■ **TASK INSTRUCTIONS**
Among the entries below, find each line holding "toml" and return it.

■ **DATASET RECORDS**

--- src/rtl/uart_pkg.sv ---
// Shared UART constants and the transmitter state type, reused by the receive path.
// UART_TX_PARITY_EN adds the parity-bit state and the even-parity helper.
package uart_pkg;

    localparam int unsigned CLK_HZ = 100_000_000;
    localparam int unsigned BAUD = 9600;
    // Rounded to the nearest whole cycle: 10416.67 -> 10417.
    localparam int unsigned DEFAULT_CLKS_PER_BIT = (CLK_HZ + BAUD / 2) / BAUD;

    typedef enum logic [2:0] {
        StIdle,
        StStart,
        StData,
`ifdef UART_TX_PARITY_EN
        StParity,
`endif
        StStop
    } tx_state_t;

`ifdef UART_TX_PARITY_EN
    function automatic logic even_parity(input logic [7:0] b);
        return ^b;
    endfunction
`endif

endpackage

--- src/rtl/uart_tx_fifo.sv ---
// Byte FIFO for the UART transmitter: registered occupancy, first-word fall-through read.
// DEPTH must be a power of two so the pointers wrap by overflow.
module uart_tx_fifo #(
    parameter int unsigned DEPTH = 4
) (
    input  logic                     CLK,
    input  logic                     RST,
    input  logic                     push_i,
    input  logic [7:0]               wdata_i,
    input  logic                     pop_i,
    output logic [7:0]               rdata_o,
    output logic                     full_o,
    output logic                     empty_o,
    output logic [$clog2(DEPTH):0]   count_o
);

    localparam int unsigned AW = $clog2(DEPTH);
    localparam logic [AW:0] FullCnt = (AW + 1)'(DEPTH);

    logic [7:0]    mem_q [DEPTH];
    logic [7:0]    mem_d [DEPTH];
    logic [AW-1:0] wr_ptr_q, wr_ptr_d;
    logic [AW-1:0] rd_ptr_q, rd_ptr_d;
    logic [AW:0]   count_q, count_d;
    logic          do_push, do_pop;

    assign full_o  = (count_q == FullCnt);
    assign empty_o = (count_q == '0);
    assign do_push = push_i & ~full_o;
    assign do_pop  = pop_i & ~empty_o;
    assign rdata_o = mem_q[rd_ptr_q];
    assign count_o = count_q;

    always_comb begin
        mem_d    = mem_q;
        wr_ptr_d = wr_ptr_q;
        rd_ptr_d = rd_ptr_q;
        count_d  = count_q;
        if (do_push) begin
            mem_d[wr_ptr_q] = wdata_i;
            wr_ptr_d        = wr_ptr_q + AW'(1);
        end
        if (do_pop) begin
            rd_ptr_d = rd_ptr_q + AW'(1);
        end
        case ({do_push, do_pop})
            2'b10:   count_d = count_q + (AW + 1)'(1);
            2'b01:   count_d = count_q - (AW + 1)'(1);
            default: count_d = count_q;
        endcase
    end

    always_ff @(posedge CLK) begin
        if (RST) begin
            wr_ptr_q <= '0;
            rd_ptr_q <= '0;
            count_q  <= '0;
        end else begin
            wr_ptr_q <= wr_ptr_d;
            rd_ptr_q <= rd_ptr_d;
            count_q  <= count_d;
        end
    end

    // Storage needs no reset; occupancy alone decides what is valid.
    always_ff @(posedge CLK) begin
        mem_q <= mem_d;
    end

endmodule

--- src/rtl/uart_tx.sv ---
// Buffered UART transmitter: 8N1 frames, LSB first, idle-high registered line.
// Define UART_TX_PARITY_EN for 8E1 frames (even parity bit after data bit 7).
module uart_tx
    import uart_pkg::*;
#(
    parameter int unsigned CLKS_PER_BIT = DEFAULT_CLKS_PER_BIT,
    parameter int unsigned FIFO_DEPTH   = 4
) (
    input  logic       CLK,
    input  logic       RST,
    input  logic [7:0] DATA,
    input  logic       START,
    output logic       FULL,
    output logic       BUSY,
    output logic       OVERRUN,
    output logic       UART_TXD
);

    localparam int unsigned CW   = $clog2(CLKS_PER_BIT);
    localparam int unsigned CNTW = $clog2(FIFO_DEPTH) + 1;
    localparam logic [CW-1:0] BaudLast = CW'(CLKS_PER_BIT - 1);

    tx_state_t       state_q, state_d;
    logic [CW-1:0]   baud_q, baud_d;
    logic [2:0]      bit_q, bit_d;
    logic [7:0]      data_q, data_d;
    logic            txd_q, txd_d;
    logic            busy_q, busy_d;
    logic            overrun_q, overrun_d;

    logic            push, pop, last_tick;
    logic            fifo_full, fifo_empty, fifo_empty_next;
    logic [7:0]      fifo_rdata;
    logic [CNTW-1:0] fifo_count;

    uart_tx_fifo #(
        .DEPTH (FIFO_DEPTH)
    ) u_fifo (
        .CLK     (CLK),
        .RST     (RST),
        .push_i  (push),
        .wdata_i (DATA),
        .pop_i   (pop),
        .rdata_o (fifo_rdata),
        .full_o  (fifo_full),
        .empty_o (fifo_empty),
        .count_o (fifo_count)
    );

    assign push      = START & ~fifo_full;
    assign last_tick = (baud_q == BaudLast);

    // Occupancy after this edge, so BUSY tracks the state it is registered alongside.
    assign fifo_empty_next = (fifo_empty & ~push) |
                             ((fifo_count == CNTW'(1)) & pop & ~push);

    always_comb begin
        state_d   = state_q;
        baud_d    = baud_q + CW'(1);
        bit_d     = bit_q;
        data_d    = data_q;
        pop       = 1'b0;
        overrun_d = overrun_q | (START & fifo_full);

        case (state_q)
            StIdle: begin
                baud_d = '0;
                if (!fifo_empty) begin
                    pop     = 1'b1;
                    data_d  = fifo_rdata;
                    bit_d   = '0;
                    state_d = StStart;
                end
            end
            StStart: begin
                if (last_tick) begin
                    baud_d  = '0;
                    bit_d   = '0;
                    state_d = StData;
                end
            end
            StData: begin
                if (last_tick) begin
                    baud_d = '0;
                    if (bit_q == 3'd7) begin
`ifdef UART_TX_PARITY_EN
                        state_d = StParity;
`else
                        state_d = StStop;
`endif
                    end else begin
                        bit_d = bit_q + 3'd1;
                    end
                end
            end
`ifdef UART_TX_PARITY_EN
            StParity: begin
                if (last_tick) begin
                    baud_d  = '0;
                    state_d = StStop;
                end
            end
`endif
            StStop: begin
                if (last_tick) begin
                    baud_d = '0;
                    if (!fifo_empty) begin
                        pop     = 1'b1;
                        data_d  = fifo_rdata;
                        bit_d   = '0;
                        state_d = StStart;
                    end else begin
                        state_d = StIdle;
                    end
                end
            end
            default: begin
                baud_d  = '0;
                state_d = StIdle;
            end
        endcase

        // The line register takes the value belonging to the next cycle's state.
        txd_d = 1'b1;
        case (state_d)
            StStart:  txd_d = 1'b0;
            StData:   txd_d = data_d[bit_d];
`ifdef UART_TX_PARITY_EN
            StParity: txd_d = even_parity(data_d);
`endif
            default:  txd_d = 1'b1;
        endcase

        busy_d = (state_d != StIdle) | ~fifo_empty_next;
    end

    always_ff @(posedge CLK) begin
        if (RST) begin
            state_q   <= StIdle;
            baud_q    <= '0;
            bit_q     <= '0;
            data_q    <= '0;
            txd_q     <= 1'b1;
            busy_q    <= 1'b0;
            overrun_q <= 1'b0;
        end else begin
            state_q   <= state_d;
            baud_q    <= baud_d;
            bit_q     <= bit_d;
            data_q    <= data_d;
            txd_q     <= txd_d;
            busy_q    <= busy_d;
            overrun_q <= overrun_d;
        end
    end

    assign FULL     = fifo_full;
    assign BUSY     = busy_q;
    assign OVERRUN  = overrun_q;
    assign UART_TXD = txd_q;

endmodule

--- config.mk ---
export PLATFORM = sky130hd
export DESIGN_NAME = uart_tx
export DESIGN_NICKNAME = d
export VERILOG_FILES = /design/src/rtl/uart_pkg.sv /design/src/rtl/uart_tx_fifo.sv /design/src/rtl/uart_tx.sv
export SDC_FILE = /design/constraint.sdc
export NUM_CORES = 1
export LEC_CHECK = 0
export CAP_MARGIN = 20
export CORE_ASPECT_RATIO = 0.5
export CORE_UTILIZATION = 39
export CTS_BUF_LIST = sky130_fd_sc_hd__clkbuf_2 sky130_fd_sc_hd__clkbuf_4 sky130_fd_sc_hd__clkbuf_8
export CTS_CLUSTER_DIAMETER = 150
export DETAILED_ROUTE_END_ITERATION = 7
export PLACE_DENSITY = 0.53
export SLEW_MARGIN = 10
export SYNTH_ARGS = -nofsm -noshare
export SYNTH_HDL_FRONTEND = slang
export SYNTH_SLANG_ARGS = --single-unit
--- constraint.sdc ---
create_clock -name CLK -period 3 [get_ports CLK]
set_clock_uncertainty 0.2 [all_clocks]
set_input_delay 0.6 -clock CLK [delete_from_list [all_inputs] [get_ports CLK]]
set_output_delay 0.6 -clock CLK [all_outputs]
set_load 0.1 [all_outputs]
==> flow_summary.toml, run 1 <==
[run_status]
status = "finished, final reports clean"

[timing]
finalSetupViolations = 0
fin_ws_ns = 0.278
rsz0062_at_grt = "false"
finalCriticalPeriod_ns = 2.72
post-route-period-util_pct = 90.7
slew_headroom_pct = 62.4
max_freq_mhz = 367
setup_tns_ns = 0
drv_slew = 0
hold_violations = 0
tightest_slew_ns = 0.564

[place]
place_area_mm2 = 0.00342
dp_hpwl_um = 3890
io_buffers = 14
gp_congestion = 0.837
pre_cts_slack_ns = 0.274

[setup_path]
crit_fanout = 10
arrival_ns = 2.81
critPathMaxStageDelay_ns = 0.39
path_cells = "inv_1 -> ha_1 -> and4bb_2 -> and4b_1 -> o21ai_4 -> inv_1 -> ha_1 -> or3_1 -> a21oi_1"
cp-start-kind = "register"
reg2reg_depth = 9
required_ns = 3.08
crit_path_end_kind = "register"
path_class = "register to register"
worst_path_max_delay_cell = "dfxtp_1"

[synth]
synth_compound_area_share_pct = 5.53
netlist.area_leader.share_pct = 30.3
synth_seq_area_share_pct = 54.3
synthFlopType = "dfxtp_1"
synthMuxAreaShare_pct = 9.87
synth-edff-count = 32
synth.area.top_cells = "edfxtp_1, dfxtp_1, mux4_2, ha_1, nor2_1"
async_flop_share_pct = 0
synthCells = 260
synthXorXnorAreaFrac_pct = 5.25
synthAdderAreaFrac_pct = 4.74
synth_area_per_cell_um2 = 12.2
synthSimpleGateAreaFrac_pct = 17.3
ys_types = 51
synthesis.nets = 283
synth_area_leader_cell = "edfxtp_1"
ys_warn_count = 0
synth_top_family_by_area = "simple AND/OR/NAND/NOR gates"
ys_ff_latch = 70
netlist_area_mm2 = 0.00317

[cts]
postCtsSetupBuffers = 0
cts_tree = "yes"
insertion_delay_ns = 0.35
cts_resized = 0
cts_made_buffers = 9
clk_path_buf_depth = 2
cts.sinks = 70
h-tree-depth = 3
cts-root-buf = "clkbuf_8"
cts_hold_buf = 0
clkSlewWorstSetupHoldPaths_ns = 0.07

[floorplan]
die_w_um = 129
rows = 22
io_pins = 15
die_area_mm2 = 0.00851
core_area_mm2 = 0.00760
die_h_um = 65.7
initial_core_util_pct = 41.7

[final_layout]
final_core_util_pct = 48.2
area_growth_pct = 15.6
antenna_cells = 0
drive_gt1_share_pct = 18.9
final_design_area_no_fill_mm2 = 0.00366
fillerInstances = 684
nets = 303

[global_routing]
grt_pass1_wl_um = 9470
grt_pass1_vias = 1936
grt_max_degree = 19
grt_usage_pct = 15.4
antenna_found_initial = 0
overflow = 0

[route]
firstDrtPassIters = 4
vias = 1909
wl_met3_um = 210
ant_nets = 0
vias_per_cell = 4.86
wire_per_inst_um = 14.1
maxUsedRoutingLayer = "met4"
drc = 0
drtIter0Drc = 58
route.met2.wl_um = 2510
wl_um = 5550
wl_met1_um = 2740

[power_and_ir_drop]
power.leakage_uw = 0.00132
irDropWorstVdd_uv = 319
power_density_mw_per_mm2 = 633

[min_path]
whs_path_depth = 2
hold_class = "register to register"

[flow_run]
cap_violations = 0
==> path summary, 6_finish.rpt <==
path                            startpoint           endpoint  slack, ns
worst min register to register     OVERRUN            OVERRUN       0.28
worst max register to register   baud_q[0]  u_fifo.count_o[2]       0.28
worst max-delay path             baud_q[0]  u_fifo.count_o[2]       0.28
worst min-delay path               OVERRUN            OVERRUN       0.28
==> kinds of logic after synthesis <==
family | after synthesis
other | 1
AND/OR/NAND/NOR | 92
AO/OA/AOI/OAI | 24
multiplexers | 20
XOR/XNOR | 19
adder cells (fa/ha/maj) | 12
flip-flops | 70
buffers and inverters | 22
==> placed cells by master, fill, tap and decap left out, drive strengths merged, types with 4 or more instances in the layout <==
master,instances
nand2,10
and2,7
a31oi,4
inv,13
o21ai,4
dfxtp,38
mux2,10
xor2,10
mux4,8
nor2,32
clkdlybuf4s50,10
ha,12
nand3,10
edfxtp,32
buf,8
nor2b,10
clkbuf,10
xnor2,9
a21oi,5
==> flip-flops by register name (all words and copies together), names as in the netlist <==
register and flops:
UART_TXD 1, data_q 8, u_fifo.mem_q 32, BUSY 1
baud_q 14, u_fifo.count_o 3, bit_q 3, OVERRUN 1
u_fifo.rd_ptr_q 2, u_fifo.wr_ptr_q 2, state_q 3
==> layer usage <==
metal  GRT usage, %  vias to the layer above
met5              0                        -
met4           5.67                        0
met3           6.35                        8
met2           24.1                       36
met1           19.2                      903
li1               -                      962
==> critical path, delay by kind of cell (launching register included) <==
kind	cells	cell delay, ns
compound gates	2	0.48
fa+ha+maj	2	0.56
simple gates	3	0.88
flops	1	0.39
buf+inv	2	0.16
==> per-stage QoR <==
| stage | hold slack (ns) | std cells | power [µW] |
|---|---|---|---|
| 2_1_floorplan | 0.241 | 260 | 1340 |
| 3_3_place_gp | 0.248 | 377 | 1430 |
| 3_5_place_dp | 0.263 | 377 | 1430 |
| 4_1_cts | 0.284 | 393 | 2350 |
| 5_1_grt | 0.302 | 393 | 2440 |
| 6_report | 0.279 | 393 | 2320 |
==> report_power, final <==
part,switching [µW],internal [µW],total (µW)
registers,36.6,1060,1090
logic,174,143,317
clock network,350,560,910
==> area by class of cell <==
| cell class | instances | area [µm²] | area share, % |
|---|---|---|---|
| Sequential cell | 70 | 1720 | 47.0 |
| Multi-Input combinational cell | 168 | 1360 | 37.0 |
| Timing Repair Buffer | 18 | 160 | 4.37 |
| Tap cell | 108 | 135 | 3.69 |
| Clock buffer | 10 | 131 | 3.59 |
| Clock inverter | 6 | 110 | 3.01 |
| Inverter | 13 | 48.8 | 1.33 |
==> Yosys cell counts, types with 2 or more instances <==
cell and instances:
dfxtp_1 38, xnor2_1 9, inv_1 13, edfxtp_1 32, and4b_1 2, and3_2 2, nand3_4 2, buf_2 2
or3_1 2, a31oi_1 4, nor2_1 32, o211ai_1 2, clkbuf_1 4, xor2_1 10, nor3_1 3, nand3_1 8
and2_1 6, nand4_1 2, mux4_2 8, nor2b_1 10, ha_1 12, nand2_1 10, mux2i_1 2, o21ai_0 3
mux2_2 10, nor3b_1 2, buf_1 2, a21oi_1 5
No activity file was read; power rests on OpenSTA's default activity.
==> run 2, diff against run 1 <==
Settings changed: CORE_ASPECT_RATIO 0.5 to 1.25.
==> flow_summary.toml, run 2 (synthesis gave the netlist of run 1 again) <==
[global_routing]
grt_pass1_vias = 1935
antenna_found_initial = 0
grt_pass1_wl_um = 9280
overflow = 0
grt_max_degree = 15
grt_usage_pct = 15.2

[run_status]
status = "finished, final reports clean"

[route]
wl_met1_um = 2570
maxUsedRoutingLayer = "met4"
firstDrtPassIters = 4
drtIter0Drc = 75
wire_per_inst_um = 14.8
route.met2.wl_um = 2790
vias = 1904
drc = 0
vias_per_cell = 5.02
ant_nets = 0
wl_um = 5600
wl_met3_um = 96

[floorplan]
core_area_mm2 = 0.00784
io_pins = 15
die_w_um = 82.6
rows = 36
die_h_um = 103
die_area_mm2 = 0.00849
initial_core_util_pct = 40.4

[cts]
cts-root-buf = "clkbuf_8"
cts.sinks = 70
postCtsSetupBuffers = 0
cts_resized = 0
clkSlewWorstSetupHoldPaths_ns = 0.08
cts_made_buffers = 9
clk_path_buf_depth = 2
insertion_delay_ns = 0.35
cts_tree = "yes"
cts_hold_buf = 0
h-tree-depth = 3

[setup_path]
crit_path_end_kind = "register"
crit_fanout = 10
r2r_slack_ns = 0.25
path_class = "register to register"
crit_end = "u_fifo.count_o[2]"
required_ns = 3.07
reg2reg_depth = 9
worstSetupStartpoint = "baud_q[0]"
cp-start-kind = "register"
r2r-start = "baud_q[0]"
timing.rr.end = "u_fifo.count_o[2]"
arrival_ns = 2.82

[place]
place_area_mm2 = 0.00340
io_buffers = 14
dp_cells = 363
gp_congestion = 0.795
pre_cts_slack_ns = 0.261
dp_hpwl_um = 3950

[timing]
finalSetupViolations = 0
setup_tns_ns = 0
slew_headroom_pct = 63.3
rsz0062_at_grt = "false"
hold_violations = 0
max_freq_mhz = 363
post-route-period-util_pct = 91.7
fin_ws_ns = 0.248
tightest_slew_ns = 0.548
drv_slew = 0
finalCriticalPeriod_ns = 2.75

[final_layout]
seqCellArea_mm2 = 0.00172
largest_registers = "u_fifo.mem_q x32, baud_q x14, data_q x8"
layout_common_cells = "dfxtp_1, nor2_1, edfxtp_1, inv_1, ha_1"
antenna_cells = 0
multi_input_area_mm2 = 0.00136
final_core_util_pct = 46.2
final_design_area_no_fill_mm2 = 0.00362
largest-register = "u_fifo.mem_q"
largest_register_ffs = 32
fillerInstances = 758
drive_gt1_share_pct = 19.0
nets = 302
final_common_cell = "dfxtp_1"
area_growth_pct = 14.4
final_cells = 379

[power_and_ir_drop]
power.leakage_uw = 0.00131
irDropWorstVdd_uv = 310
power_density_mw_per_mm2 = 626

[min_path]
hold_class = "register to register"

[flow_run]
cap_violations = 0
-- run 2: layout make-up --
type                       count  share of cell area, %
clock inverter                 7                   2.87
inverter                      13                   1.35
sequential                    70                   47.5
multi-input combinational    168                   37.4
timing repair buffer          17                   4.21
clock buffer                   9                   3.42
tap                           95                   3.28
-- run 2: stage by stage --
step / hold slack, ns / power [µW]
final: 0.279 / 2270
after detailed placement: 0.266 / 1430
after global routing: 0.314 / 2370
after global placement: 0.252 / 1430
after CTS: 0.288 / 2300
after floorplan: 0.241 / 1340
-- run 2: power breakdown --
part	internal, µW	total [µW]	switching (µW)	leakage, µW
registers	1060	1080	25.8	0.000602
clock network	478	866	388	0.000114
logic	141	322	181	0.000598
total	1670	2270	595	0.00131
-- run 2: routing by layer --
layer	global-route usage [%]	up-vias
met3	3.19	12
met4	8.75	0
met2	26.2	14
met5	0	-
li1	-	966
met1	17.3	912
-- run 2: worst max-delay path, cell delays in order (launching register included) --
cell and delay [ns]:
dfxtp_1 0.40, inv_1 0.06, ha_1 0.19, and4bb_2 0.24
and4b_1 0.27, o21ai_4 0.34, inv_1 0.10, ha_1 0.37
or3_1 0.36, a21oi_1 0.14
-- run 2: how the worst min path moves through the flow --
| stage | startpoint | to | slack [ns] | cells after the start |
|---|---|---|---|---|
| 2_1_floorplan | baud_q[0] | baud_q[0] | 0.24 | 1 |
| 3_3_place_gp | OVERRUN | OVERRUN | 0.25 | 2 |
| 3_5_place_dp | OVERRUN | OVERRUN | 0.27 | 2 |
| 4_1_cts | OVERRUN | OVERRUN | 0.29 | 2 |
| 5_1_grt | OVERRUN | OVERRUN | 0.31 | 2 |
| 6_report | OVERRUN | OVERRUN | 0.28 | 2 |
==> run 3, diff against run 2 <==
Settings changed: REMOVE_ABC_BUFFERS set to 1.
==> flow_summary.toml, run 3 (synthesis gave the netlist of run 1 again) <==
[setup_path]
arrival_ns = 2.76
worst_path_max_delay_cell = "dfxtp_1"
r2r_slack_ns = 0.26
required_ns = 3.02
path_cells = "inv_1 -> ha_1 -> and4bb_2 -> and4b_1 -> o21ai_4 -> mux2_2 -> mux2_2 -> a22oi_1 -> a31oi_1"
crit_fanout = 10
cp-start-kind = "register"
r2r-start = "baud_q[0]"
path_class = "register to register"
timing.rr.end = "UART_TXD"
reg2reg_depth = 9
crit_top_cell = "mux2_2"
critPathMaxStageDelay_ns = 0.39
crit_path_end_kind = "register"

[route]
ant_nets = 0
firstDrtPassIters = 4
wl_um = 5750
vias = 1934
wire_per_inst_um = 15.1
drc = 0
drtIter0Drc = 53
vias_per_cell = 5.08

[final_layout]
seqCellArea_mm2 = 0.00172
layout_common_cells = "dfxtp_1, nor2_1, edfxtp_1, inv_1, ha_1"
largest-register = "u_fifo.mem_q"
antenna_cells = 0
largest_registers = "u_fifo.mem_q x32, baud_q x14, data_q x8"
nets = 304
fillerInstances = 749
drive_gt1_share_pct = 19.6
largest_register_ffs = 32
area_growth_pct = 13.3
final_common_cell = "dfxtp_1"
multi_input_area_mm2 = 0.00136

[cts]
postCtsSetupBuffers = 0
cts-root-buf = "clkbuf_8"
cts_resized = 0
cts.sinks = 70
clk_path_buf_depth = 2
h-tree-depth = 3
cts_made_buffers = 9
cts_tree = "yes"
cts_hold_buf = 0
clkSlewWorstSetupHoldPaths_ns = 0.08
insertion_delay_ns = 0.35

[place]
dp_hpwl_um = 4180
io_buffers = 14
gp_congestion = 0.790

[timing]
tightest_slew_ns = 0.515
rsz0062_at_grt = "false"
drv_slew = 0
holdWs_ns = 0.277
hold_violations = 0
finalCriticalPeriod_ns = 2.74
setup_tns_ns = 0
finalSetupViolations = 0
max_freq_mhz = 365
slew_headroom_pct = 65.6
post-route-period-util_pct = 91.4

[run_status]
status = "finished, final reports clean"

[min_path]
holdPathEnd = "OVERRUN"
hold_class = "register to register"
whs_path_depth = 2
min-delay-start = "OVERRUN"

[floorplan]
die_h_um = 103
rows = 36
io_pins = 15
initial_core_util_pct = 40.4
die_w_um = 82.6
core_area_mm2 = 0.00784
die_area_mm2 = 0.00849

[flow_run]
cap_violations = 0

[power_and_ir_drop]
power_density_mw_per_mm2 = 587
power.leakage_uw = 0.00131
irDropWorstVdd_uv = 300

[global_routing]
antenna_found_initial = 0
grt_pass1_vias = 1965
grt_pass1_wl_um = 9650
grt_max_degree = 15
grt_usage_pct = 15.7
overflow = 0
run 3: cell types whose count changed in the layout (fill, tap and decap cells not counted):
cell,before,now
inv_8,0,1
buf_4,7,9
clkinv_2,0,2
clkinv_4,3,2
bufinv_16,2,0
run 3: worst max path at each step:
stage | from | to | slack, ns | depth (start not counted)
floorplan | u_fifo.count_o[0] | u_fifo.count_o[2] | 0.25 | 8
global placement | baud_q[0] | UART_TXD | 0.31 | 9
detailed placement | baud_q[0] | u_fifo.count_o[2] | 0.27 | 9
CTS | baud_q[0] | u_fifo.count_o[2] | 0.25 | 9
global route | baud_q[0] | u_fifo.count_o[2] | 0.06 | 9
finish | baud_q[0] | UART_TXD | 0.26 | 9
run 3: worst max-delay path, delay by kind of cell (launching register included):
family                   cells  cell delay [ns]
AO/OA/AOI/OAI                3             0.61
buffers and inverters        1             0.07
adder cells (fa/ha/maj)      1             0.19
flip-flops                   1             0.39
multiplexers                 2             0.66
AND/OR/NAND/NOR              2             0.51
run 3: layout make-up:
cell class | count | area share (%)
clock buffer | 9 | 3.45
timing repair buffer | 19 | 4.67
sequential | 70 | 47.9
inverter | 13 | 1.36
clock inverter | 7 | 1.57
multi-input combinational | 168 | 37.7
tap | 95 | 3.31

■ **PROBLEM SOLUTION**
==> flow_summary.toml, run 1 <==
==> flow_summary.toml, run 2 (synthesis gave the netlist of run 1 again) <==
==> flow_summary.toml, run 3 (synthesis gave the netlist of run 1 again) <==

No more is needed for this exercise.